▸ PROBLEM REQUIREMENTS
From the first line through the line containing "run.sh (not shown)", transcribe the records exactly and include no other lines.

[DATA SUPPLIED Boundary: Start]

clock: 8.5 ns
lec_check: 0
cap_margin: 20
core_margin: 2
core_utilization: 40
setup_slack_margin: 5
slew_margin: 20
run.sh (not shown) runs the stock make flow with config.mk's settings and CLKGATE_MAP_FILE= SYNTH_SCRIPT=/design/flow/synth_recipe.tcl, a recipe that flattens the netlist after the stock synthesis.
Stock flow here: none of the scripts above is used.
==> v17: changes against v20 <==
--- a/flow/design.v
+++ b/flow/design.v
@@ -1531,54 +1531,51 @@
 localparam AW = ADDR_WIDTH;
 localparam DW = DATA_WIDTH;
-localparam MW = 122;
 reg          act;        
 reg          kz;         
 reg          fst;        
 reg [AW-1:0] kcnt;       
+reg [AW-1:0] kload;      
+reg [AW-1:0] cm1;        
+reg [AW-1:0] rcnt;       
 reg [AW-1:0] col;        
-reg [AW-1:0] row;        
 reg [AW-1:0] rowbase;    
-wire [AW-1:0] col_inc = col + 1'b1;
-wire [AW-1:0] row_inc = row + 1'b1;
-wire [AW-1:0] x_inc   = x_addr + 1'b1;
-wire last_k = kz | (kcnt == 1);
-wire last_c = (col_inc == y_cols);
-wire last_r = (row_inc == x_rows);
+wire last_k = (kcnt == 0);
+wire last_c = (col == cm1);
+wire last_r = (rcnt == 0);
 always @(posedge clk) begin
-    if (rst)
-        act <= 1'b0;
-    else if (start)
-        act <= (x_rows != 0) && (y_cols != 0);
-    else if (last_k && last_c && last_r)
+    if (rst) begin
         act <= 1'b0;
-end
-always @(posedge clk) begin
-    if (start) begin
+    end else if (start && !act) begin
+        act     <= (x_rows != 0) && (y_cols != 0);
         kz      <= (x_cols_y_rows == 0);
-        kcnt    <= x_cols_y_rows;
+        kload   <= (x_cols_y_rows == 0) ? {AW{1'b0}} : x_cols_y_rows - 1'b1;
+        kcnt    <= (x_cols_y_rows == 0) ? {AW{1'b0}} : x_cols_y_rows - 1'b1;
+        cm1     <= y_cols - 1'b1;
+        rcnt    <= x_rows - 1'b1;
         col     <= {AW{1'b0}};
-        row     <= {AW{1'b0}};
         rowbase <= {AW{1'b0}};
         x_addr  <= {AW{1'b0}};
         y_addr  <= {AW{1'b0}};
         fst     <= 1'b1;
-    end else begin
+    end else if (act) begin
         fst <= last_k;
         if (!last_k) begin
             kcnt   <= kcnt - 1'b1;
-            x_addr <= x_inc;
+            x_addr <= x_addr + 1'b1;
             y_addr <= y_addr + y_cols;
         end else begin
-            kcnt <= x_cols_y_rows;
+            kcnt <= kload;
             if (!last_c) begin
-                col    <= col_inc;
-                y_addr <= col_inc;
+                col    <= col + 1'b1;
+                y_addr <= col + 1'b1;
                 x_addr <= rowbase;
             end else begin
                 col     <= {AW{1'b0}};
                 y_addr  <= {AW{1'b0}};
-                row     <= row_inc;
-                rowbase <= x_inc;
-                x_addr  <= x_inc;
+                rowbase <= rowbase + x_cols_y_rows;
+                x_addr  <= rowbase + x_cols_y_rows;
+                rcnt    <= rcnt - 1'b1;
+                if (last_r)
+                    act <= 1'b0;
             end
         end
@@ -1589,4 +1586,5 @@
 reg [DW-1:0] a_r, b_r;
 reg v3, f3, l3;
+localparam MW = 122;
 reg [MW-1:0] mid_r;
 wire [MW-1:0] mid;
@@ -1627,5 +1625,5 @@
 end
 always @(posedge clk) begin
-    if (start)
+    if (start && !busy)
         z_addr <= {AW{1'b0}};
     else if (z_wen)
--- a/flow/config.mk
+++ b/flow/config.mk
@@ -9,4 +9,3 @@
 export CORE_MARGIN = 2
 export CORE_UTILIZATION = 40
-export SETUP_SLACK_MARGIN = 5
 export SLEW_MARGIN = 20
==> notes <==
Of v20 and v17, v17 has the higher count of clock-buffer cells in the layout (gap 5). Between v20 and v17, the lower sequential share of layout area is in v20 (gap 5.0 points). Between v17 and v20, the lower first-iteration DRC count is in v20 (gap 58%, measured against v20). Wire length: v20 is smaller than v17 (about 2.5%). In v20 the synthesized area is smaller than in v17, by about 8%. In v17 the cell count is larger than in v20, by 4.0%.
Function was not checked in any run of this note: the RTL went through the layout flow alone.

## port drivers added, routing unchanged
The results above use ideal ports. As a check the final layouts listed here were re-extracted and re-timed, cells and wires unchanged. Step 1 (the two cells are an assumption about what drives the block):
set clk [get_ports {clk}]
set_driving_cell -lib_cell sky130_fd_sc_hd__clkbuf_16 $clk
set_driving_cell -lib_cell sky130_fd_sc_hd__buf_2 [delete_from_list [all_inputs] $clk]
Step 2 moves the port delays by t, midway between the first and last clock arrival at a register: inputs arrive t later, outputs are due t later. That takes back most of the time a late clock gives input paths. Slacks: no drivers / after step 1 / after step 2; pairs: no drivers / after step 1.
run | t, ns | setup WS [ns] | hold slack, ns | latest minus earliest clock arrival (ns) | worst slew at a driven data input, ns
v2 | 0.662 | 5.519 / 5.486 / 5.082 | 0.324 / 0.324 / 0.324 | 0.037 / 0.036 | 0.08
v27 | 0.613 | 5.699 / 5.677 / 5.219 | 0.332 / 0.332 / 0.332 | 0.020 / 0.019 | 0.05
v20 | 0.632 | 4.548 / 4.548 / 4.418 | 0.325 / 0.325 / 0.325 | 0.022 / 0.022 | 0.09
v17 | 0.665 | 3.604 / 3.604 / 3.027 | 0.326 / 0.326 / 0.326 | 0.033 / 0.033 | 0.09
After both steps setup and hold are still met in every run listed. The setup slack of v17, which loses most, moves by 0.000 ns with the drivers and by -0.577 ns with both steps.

[DATA SUPPLIED Boundary: End]

▸ SOLVED EXERCISE
clock: 8.5 ns
lec_check: 0
cap_margin: 20
core_margin: 2
core_utilization: 40
setup_slack_margin: 5
slew_margin: 20
run.sh (not shown) runs the stock make flow with config.mk's settings and CLKGATE_MAP_FILE= SYNTH_SCRIPT=/design/flow/synth_recipe.tcl, a recipe that flattens the netlist after the stock synthesis.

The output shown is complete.